Export to Monitoring Systems

# OpenTelemetry configuration
observability:
  enabled: true
  exporter: prometheus
  endpoint: http://prometheus:9090

  # Or use Langfuse for LLM-specific tracking
  # exporter: langfuse
  # langfuse_public_key: pk-lf-...
  # langfuse_secret_key: sk-lf-...

Cost Optimization Strategies

1. Application-Level Caching (60-80% cost reduction)
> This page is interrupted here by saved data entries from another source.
===== config.mk =====
export PLATFORM = sky130hd
export DESIGN_NAME = coded_clk_div
export DESIGN_NICKNAME = d
export VERILOG_FILES = /design/src/rtl/clkdiv_pkg.sv /design/src/rtl/div_ctrl.sv /design/src/rtl/div_path.sv /design/src/rtl/coded_clk_div.sv
export SDC_FILE = /design/constraint.sdc
export NUM_CORES = 1
export LEC_CHECK = 0
export ABC_CLOCK_PERIOD_IN_PS = 6100
export BUFFER_PORTS_ARGS = -buffer_cell sky130_fd_sc_hd__buf_2
export CORE_AREA = 4 4 41 43
export CTS_CLUSTER_DIAMETER = 50
export CTS_CLUSTER_SIZE = 20
export DETAILED_ROUTE_END_ITERATION = 6
export DIE_AREA = 0 0 45 47
export PLACE_DENSITY = 0.77
export SYNTH_ARGS = -nofsm -noshare
export SYNTH_HDL_FRONTEND = slang
export SYNTH_HIERARCHICAL = 1
export SYNTH_SLANG_ARGS = --single-unit

===== constraint.sdc =====
create_clock -name clk -period 6.1 [get_ports clk]
set_clock_uncertainty 0.1 [all_clocks]
set_input_delay 1.22 -clock clk [delete_from_list [all_inputs] [get_ports clk]]
set_output_delay 1.22 -clock clk [all_outputs]
set_load 0.02 [all_outputs]

===== src/rtl/clkdiv_pkg.sv =====
package clkdiv_pkg;

  localparam int CODE_W  = 3;
  localparam int MAX_RATIO = 32;
  localparam int RATIO_W = $clog2(MAX_RATIO + 1);

  // strobes from control to datapath
  typedef struct packed {
    logic run;    // gate open (registered)
    logic clear;  // hold position 0, reload ratio
    logic step;   // advance one count position
  } divStrobe_t;

  // profile table lookup
  function automatic logic [RATIO_W-1:0] ratioFor(input int profile,
                                                  input logic [CODE_W-1:0] code);
    int c;
    int r;
    c = int'(code);
    case (profile)
      0:       r = (c < 2) ? 2 : c + 1;
      1:       r = 2 * (c + 1);
      2:       r = (c < 2) ? 4 : 2 * (c + 1);
      default: r = 4 * (c + 1);
    endcase
    return RATIO_W'(r);
  endfunction

endpackage
**config.mk**
```make
export PLATFORM = sky130hd
export DESIGN_NAME = pwm_timer8
export DESIGN_NICKNAME = d
export VERILOG_FILES = /design/src/rtl/pwm_timer8_pkg.sv /design/src/rtl/pwm_counter.sv /design/src/rtl/pwm_regs.sv /design/src/rtl/pwm_channel.sv /design/src/rtl/pwm_timer8.sv
export SDC_FILE = /design/constraint.sdc
export NUM_CORES = 1
export LEC_CHECK = 0
export BUFFER_PORTS_ARGS = -buffer_cell sky130_fd_sc_hd__clkbuf_2
export CORE_ASPECT_RATIO = 0.6
export CORE_MARGIN = 2
export CORE_UTILIZATION = 40
export DETAILED_ROUTE_END_ITERATION = 16
export PLACE_DENSITY_LB_ADDON = 0.2
export SYNTH_ARGS = -nofsm -noshare
export SYNTH_HDL_FRONTEND = slang
export SYNTH_HIERARCHICAL = 1
export SYNTH_SLANG_ARGS = --single-unit
```
**constraint.sdc**
```tcl
create_clock -name clk -period 3.48 [get_ports clk]
set_clock_uncertainty 0.2 [all_clocks]
set_input_delay 0.174 -clock clk [delete_from_list [all_inputs] [get_ports clk]]
set_output_delay 0.174 -clock clk [all_outputs]
set_load 0.02 [all_outputs]
```
**src/rtl/pwm_timer8_pkg.sv**
```systemverilog
package pwm_timer8_pkg;
    localparam int ADDR_W = 3;

    localparam logic [2:0] MODE_FIXED = 3'b011;
    localparam logic [2:0] MODE_CMPA  = 3'b111;

    localparam logic [ADDR_W-1:0] ADDR_MODE = 3'd0;
    localparam logic [ADDR_W-1:0] ADDR_ACT  = 3'd1;
    localparam logic [ADDR_W-1:0] ADDR_BUFA = 3'd2;
    localparam logic [ADDR_W-1:0] ADDR_BUFB = 3'd3;
    localparam logic [ADDR_W-1:0] ADDR_CLR  = 3'd4;

    typedef enum logic [1:0] {
        ACT_OFF    = 2'b00,
        ACT_TOG    = 2'b01,
        ACT_NONINV = 2'b10,
        ACT_INV    = 2'b11
    } act_e;

    localparam int NUM_CH = 2;
endpackage

```
**src/rtl/pwm_counter.sv**
```systemverilog
module pwm_counter
    import pwm_timer8_pkg::*;
#(
    parameter int CNT_W = 8
) (
    input  logic             clk,
    input  logic             rst_n,
    input  logic [2:0]       mode,
    input  logic [CNT_W-1:0] cmp_a,
    input  logic             ovf_clr,
    output logic [CNT_W-1:0] count,
    output logic             run,
    output logic             at_top,
    output logic             ovf_flag
);
    localparam logic [CNT_W-1:0] CNT_MAX = '1;

    typedef struct packed {
        logic [CNT_W-1:0] cnt;
        logic             ovf;
    } cnt_st_t;

    cnt_st_t s_d, s_q;
    logic [CNT_W-1:0] top;

    always_comb begin
        s_d    = s_q;
        run    = (mode == MODE_FIXED) || (mode == MODE_CMPA);
        top    = (mode == MODE_CMPA) ? cmp_a : CNT_MAX;
        at_top = run && (s_q.cnt == top);
        if (!run) begin
            s_d.cnt = '0;
        end else if (at_top) begin
            s_d.cnt = '0;
        end else begin
            s_d.cnt = s_q.cnt + 1'b1;
        end
        if (at_top) begin
            s_d.ovf = 1'b1;
        end else if (ovf_clr) begin
            s_d.ovf = 1'b0;
        end
    end

    always_ff @(posedge clk or negedge rst_n) begin
        if (!rst_n) begin
            s_q <= '0;
        end else begin
            s_q <= s_d;
        end
    end

    assign count    = s_q.cnt;
    assign ovf_flag = s_q.ovf;
endmodule

```
**src/rtl/pwm_regs.sv**
```systemverilog
module pwm_regs
    import pwm_timer8_pkg::*;
#(
    parameter int CNT_W = 8
) (
    input  logic                          clk,
    input  logic                          rst_n,
    input  logic                          wr_en,
    input  logic [ADDR_W-1:0]             wr_addr,
    input  logic [CNT_W-1:0]              wr_data,
    input  logic                          run,
    input  logic                          at_top,
    output logic [2:0]                    mode,
    output logic [NUM_CH-1:0][1:0]        act,
    output logic [NUM_CH-1:0][CNT_W-1:0]  cmp_act
);
    typedef struct packed {
        logic [2:0]                   mode;
        logic [NUM_CH-1:0][1:0]       act;
        logic [NUM_CH-1:0][CNT_W-1:0] buf_v;
        logic [NUM_CH-1:0][CNT_W-1:0] cmp;
    } reg_st_t;

    reg_st_t s_d, s_q;

    always_comb begin
        s_d = s_q;
        // Buffered values reach the comparators at the limit, or at once while halted.
        if (!run || at_top) begin
            s_d.cmp = s_q.buf_v;
        end
        if (wr_en) begin
            case (wr_addr)
                ADDR_MODE: s_d.mode     = wr_data[2:0];
                ADDR_ACT:  s_d.act      = wr_data[2*NUM_CH-1:0];
                ADDR_BUFA: s_d.buf_v[0] = wr_data;
                ADDR_BUFB: s_d.buf_v[1] = wr_data;
                default: ;
            endcase
        end
    end

    always_ff @(posedge clk or negedge rst_n) begin
        if (!rst_n) begin
            s_q <= '0;
        end else begin
            s_q <= s_d;
        end
    end

    assign mode    = s_q.mode;
    assign act     = s_q.act;
    assign cmp_act = s_q.cmp;
endmodule

```
**src/rtl/pwm_channel.sv**
```systemverilog
module pwm_channel
    import pwm_timer8_pkg::*;
#(
    parameter int CNT_W  = 8,
    parameter bit TOG_OK = 1'b0
) (
    input  logic             clk,
    input  logic             rst_n,
    input  logic             run,
    input  logic             at_top,
    input  logic             tog_mode,
    input  logic [CNT_W-1:0] count,
    input  logic [CNT_W-1:0] cmp,
    input  logic [1:0]       act,
    input  logic             flag_clr,
    output logic             pin,
    output logic             flag
);
    typedef struct packed {
        logic wave;
        logic flag;
    } ch_st_t;

    ch_st_t s_d, s_q;
    logic   match;
    logic   tog_en;

    always_comb begin
        s_d    = s_q;
        match  = run && (count == cmp);
        tog_en = TOG_OK && tog_mode;
        case (act_e'(act))
            ACT_OFF: s_d.wave = 1'b0;
            ACT_TOG: begin
                if (!tog_en)    s_d.wave = 1'b0;
                else if (match) s_d.wave = ~s_q.wave;
            end
            ACT_NONINV: begin
                if (at_top)     s_d.wave = 1'b1;
                else if (match) s_d.wave = 1'b0;
            end
            default: begin
                if (at_top)     s_d.wave = 1'b0;
                else if (match) s_d.wave = 1'b1;
            end
        endcase
        if (match) begin
            s_d.flag = 1'b1;
        end else if (flag_clr) begin
            s_d.flag = 1'b0;
        end
    end

    always_ff @(posedge clk or negedge rst_n) begin
        if (!rst_n) begin
            s_q <= '0;
        end else begin
            s_q <= s_d;
        end
    end

    assign pin  = s_q.wave;
    assign flag = s_q.flag;
endmodule

```
**src/rtl/pwm_timer8.sv**
```systemverilog
module pwm_timer8
    import pwm_timer8_pkg::*;
#(
    parameter int CNT_W = 8
) (
    input  logic              clk,
    input  logic              rst_n,
    input  logic              wr_en,
    input  logic [ADDR_W-1:0] wr_addr,
    input  logic [CNT_W-1:0]  wr_data,
    output logic [CNT_W-1:0]  count,
    output logic              pin_a,
    output logic              pin_b,
    output logic              ovf_flag,
    output logic              cmp_a_flag,
    output logic              cmp_b_flag
);
    logic [2:0]                   mode;
    logic [NUM_CH-1:0][1:0]       act;
    logic [NUM_CH-1:0][CNT_W-1:0] cmp_act;
    logic                         run;
    logic                         at_top;
    logic [NUM_CH:0]              clr_v;
    logic [NUM_CH-1:0]            pin_v;
    logic [NUM_CH-1:0]            flag_v;

    assign clr_v = (wr_en && wr_addr == ADDR_CLR) ? wr_data[NUM_CH:0] : '0;

    pwm_regs #(.CNT_W(CNT_W)) regs_i (
        .clk(clk), .rst_n(rst_n), .wr_en(wr_en), .wr_addr(wr_addr),
        .wr_data(wr_data), .run(run), .at_top(at_top),
        .mode(mode), .act(act), .cmp_act(cmp_act)
    );

    pwm_counter #(.CNT_W(CNT_W)) cnt_i (
        .clk(clk), .rst_n(rst_n), .mode(mode), .cmp_a(cmp_act[0]),
        .ovf_clr(clr_v[0]), .count(count), .run(run), .at_top(at_top),
        .ovf_flag(ovf_flag)
    );

    for (genvar c = 0; c < NUM_CH; c++) begin : g_ch
        pwm_channel #(.CNT_W(CNT_W), .TOG_OK(c == 0)) ch_i (
            .clk(clk), .rst_n(rst_n), .run(run), .at_top(at_top),
            .tog_mode(mode == MODE_CMPA), .count(count), .cmp(cmp_act[c]),
            .act(act[c]), .flag_clr(clr_v[c+1]), .pin(pin_v[c]),
            .flag(flag_v[c])
        );
    end

    assign pin_a      = pin_v[0];
    assign pin_b      = pin_v[1];
    assign cmp_a_flag = flag_v[0];
    assign cmp_b_flag = flag_v[1];
endmodule

```
# == Yosys cells after proc, flatten, opt, wreduce, memory -nomap -nowiden ==
# Index checks and enable logic that the tools add are counted.
# W data, S select, Z words.
# classes
n_addsub,1
n_eq_ne,16
muxes,22
bitwise,1
reduce_logical,22
# ops
operator,count
$eq A8 B8 Y1,3
$mux W8,3
$mux W1,16
$reduce_and A2 Y1,5
$eq A3 B2 Y1 const B,3
$ne A3 B2 Y1 const B,3
$add A8 B1 Y8 const B,1
$eq A3 B3 Y1 const B,2
$reduce_bool A2 Y1,3
$eq A2 B1 Y1 const B,2
$eq A2 B2 Y1 const B,2
$logic_and A1 B1 Y1,4
$logic_not A2 Y1,2
$reduce_bool A4 Y1,1
$eq A3 B1 Y1 const B,1
$logic_not A3 Y1,1
$mux W3,1
$pmux W1 S3,1
$reduce_and A3 Y1,1
$reduce_bool A3 Y1,1
$logic_or A1 B1 Y1,2
$pmux W1 S2,1
$reduce_or A2 Y1,1
$logic_not A1 Y1,1
$not A1 Y1,1
# totals
regBits,52
wordCells,75

# == Longest topological paths before layout ==
# depth
depth_word,6
mapped_depth,10
ltp_nobuf,7

# == Hierarchy ==
# The synthesis kept the hierarchy.
# modules_own_cells
module,instances,cells_per_inst,area_per_inst_um2,seq_area_each_um2
pwm_regs,1,109,1699.1,975.9
pwm_counter,1,72,671.9,225.2
pwm_channel (g_ch[1].ch_i),1,22,209.0,50.0
pwm_channel (g_ch[0].ch_i),1,22,190.2,50.0
pwm_timer8,1,5,37.5,0.0

# == Worst setup path before layout ==
# OpenSTA, ideal clock, no wires.
# synth_timing
kind,register -> register
start,reg cnt_i.s_q (netlist bit cnt_i/count[3])
end,reg regs_i.s_q (netlist bit regs_i/cmp_act[0])
setup_time_ns,0.125
t_arrival_ns,2.381
required_ns,3.155
path_slack_ns,0.775
stages_incl_launch_ff,9
n_path_buf,2
synth_period_minus_slack_ns,2.705
cell_sequence,dfrtp_1 -> nor4bb_1 -> a22o_1 -> nor2_1 -> nor4_1 -> nor2b_1 -> buf_2 -> buf_4 -> mux2_2
# synth_between
elab_chain_cells,3
# synth_rtl
item,line_no,source
from (decl),pwm_counter.sv:23,"cnt_st_t s_d, s_q;"
from (signal assigned),pwm_counter.sv:47,s_q <= '0;
from (signal assigned),pwm_counter.sv:49,s_q <= s_d;
$eq A8 B8 Y1,pwm_counter.sv:30,at_top = run && (s_q.cnt == top);
$logic_and A1 B1 Y1,pwm_counter.sv:30,
via at_top,pwm_timer8.sv:22,logic at_top;
$logic_or A1 B1 Y1,pwm_regs.sv:29,if (!run || at_top) begin
to (signal assigned),pwm_regs.sv:45,s_q <= '0;
to (signal assigned),pwm_regs.sv:47,s_q <= s_d;
to (decl),pwm_regs.sv:24,"reg_st_t s_d, s_q;"
# The timed path passes the listed nets, and every way through them passes these cells.
# A chain may end at the register's enable or synchronous reset.

# == Worst setup path in the final report ==
# layout_timing
start,reg cnt_i.s_q (netlist bit cnt_i/count[3])
end,reg regs_i.s_q (netlist bit regs_i/cmp_act[2])
# The elaborated chain is that of the path after synthesis.

==> metrics.md <==
| Metric | Value |
|---|---|
| Outcome | completed |
| Worst vdd ir | 0.200 mV |
| First-pass GRT wire length | 9.45 mm |
| Max clock buf depth | 2 |
| Hold Crit Class | in -> reg |
| DR vias/cell | 5.20 |
| Gpl congestion | 0.798 |
| Ports | 27 |
| Worst-path clk slew | 70 ps |
| WL final | 5.70 mm |
| Clock power frac | 27.7% |
| Post-CTS setup buffer count | 0 |
| H-tree Lvls | 2 |
| Antenna cell count | 0 |
| Setup TNS | 0 ps |
| Dpl ws | 913 ps |
| Clock latency at the later pin of the worst-skew pair | 290 ps |
| Total iterations of the first detailed-routing run | 4 |
| Sequential element share of the synthesized area | 46.3% |
| Relative slew slack | 42.0% |
| Final worst slack | 951 ps |
| RSZ-0062 raised after global routing | no |
| Max Cap Violations | 0 |
| P_leak | 1.36 nW |
| Initial antenna violation count | 0 |
| Worst r2r dst | regs_i/cmp_act[2] |
| Post-Route Utilization | 45.8% |
| Mapped Area | 0.00281 mm2 |
| Post-synthesis cell type count | 45 |
| Crit Path Category | reg -> reg |
| Grt ovf | 0 |
| Net Sw Frac | 30.8% |
| Root Buffer | clkbuf_16 |
| Die ar. | 0.00773 mm2 |
| Non-Filler Instances | 334 |
| Routed Antenna Nets | 0 |
| Min cycle time layout | 2530 ps |
| Switching power | 0.545 mW |
| Part of the power in registers | 49.8% |
| Crit. End Element | register |
| GRT Util Overall | 16.2% |
| Storage cell area | 0.00130 mm2 |
| Combinational power share | 22.5% |
| Layout cells sized above 1 | 36.0% |
| Pin count of the biggest net entering global routing | 36 |
| Worst setup endpoint | regs_i/cmp_act[2] |
| CP Data Required Time | 3460 ps |
| Post-Syn Instances | 230 |
| RR Startpoint | cnt_i/count[3] |
| Maximum fanout along the worst path | 16 |
| Nets | 261 |
| Synth Flop Type | dfrtp_1 |
| Num CTS Buffers | 5 |
| FP Rows | 23 |
| Die Ht | 68.9 um |
| Residual DRC | 0 |
| Reg2Reg Depth | 8 |
| Vias in the first global route | 1681 |
| Asr flop ratio synth | 100% |
| Initial DRC count | 99 |
| Min-Delay Startpoint | wr_data[2] |
| Power density over the cells | 573 mW/mm2 |
| PortBufs | 26 |
| Hpwl dp | 4.27 mm |
| DR vias | 1737 |
| Ys Warns | 6 |
| Final Hold Vio Count | 0 |
| Area grow syn2layout | 9.89% |
| Hold path depth | 2 |
| CP Data Arrival Time | 2510 ps |
| Multi-input logic area | 0.00128 mm2 |
| Total Power | 1.77 mW |
| EDFF count, synth | 0 |
| Final setup fails | 0 |
| Most frequent cells in the layout | dfrtp_1 (52), mux2_2 (31), clkbuf_2 (26), xor2_1 (18), nand2_1 (14) |
| Post-Place Cells | 319 |
| Die X | 112 um |
| TritonCTS Sinks | 52 |
| Initial Util | 41.7% |
| Fillers | 633 |
| TritonCTS clock tree | built |
| Mapped Nets | 245 |
| WL/cell | 17.1 um |
| Int Pwr | 1.22 mW |
| Final worst-path cycle share | 72.7% |
| Setup crit start | cnt_i/count[3] |
| Synthesized flop and latch total | 52 |
| Mapped Avg Cell Area | 12.2 um2 |
| Core region area | 0.00673 mm2 |
| Pins Over Slew Limit | 0 |
| Most common cell after layout, fill and taps aside | dfrtp_1 |
| Worst-Margin Slew | 869 ps |
| R2R Setup Slk | 950 ps |
| Startpoint Class | register |
| Fmax | 395 MHz |
[power groups by stage]
stage	registers (mW)	clock network [mW]	logic [mW]
floorplan	0.816	0	0.450
global placement	0.890	0	0.385
detailed placement	0.890	0	0.395
CTS	0.878	0.506	0.404
global route	0.898	0.532	0.441
finish	0.880	0.489	0.399
[cells by family (layout without fill, tap and decap cells)]
family / Yosys count / after routing / share of synthesized area [%]
multiplexers: 40 / 40 / 17.1
XOR/XNOR: 26 / 26 / 8.11
adder cells (fa/ha/maj): 1 / 1 / 0.446
AND/OR/NAND/NOR: 50 / 50 / 11.9
flip-flops: 52 / 52 / 46.3
AO/OA/AOI/OAI: 28 / 28 / 8.24
buffers and inverters: 33 / 50 / 7.93
[synthesized netlist by cell type, drive strengths merged, types with 2 or more instances]
master	n	share of area [%]
dfrtp	52	46
mux2	39	17
buf	27	7.1
xor2	18	5.6
nand2	14	1.9
xnor2	8	2.5
a211oi	7	1.9
a21oi	6	1.3
inv	6	0.80
nor2	5	0.67
nor4	4	1.4
and2	3	0.67
and4bb	3	1.3
nand3	3	0.53
nor3	3	0.71
o21ai	3	0.53
a22o	2	0.62
and3	2	0.45
nand4	2	0.45
nor2b	2	0.45
nor3b	2	0.53
nor4bb	2	0.71
o32ai	2	0.62
[metal layers]
layer | up-vias | GRT usage, % | share of wire [%]
li1 | 840 | - | -
met1 | 850 | 25.9 | 57
met2 | 40 | 21.2 | 37
met3 | 7 | 3.58 | 4.3
met4 | 0 | 4.88 | 1.0
met5 | - | 0 | 0
[flip-flops by register name, indices dropped and copies added (netlist names)]
name,count
cnt_i/ovf_flag,1
g_ch.ch_i/pin,2
regs_i/mode,3
regs_i/act,4
g_ch.ch_i/flag,2
cnt_i/count,8
regs_i/s_q,16
regs_i/cmp_act,16
[per-stage QoR]
| stage | hold WS [ps] | instance area (um2) |
|---|---|---|
| finish | 29.7 | 3090 |
| global route | 33.0 | 3090 |
| CTS | 19.1 | 3090 |
| detailed placement | 126 | 2870 |
| global placement | 126 | 2870 |
| floorplan | -322 | 2810 |
[layout make-up]
class                   count  area share (%)
inverters                   6           0.730
repair buffers             36            7.22
flip-flops and latches     52            42.2
clock inverters             3           0.689
clock buffers               5            4.06
well taps                  87            3.53
multi-input cells         145            41.6
[worst min path at each step]
stage	to	slack, ps
after floorplan	cnt_i/count[0]	-320
after global placement	regs_i/s_q[28]	130
after detailed placement	regs_i/s_q[28]	130
after CTS	regs_i/s_q[26]	20
after global routing	regs_i/s_q[18]	30
final	regs_i/s_q[26]	30
[worst max-delay path: stages, from the launching register on]
cell      delay (ps)
dfrtp_1          550
nor4bb_1         340
a22o_1           240
nor2_1            70
nor4_1           290
buf_4            190
nor2b_1           50
buf_4            200
mux2_2           290
[repair_timing]
item | CTS | global route
endpoints found under the hold margin | 46 | 0
hold buffers | 7 | 0
gates resized for setup | 0 | 0
No activity file was read; power rests on OpenSTA's default activity.
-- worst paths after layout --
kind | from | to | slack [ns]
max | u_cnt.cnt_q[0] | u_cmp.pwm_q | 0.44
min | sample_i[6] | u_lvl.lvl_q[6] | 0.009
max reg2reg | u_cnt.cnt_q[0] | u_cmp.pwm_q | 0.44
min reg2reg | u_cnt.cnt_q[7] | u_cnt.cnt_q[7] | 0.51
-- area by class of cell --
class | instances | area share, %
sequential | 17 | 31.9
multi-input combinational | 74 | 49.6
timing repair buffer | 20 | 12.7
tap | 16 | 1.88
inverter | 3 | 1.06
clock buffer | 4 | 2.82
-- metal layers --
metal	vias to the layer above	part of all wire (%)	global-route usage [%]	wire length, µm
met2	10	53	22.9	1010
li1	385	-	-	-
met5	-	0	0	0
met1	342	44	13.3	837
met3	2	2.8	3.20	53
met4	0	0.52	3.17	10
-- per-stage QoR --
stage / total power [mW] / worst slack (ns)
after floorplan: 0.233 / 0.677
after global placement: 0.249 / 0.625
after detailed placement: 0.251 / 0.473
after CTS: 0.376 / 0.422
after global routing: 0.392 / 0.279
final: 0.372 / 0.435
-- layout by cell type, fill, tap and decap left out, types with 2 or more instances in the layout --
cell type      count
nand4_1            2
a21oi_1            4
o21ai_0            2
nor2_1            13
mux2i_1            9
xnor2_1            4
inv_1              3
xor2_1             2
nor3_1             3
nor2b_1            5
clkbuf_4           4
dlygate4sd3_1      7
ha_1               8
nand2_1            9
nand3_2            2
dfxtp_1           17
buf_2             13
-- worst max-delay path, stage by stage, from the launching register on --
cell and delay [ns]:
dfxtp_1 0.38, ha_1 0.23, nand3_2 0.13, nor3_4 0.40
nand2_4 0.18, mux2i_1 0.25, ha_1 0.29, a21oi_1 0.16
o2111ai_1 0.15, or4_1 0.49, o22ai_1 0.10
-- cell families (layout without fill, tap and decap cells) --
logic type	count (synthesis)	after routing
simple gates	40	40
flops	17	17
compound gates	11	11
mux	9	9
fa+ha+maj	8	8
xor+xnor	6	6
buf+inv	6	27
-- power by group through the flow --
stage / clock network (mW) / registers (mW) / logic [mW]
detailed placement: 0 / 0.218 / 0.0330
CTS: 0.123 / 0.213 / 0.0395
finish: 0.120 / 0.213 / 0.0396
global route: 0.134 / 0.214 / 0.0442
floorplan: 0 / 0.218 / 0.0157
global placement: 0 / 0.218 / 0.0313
--- src/rtl/pt_lru.sv ---
module pt_lru #(
  parameter int N_ENT = 8,
  localparam int IDX_W = $clog2(N_ENT)
) (
  input  logic             clk_i,
  input  logic             rst_ni,
  input  logic             flush_i,
  input  logic             touch_i,
  input  logic [IDX_W-1:0] touch_idx_i,
  output logic [IDX_W-1:0] lru_idx_o
);
  logic [IDX_W-1:0] stamp_q [N_ENT];
  logic [N_ENT-1:0] oldest;

  for (genvar g = 0; g < N_ENT; g++) begin : g_old
    assign oldest[g] = (stamp_q[g] == '0);
  end

  always_comb begin
    lru_idx_o = '0;
    for (int i = 0; i < N_ENT; i++) begin
      if (oldest[i]) lru_idx_o = IDX_W'(i);
    end
  end

  // touched entry takes the top stamp; newer ones shift down by one
  always_ff @(posedge clk_i or negedge rst_ni) begin
    if (!rst_ni) begin
      for (int i = 0; i < N_ENT; i++) stamp_q[i] <= IDX_W'(i);
    end else if (flush_i) begin
      for (int i = 0; i < N_ENT; i++) stamp_q[i] <= IDX_W'(i);
    end else if (touch_i) begin
      for (int i = 0; i < N_ENT; i++) begin
        if (IDX_W'(i) == touch_idx_i)
          stamp_q[i] <= IDX_W'(N_ENT - 1);
        else if (stamp_q[i] > stamp_q[touch_idx_i])
          stamp_q[i] <= stamp_q[i] - 1'b1;
      end
    end
  end

  assert_one_oldest_R10: assert property (@(posedge clk_i) disable iff (!rst_ni)
    $countones(oldest) == 1);
endmodule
Why application-level caching?

Caching is an infrastructure concern, not a framework concern. Use Redis, Memcached, or HTTP cache headers at the application layer.

Benefits:

  • 60-80% cost reduction for repeated queries
  • Framework stays focused on agent orchestration
  • You control TTL, invalidation, cache keys
  • Standard tools (Redis) with proven reliability

Redis Caching Wrapper

package cache

import (
    "context"
    "crypto/sha256"
    "encoding/json"
    "fmt"
    "time"

    "github.com/redis/go-redis/v9"
    "github.com/aixgo-dev/aixgo/pkg/agent"
)

type CachedAgent struct {
    cache *redis.Client
    agent agent.Agent
    ttl   time.Duration
}

func NewCachedAgent(rdb *redis.Client, ag agent.Agent, ttl time.Duration) *CachedAgent {
    return &CachedAgent{
        cache: rdb,
        agent: ag,
        ttl:   ttl,
    }
}

func (c *CachedAgent) Execute(ctx context.Context, msg *agent.Message) (*agent.Message, error) {
    // Generate cache key from message payload
    cacheKey := c.generateCacheKey(msg.Payload)

    // Check cache first
    if cached, err := c.cache.Get(ctx, cacheKey).Result(); err == nil {
        return &agent.Message{Payload: cached}, nil
    }

    // Cache miss - execute agent
    result, err := c.agent.Execute(ctx, msg)
    if err != nil {
        return nil, err
    }

    // Cache the result
    if err := c.cache.Set(ctx, cacheKey, result.Payload, c.ttl).Err(); err != nil {
        // Log cache write failure but don't fail the request
        fmt.Printf("Cache write failed: %v\n", err)
    }

    return result, nil
}

func (c *CachedAgent) generateCacheKey(payload string) string {
    hash := sha256.Sum256([]byte(payload))
    return fmt.Sprintf("agent:%s:%x", c.agent.Name(), hash)
}

Usage Example

func main() {
    // Setup Redis
    rdb := redis.NewClient(&redis.Options{
        Addr: "localhost:6379",
    })

    // Create base agent
    baseAgent := agent.NewReact("policy-analyzer", model, "Analyze policy")

    // Wrap with caching
    cachedAgent := cache.NewCachedAgent(rdb, baseAgent, 1*time.Hour)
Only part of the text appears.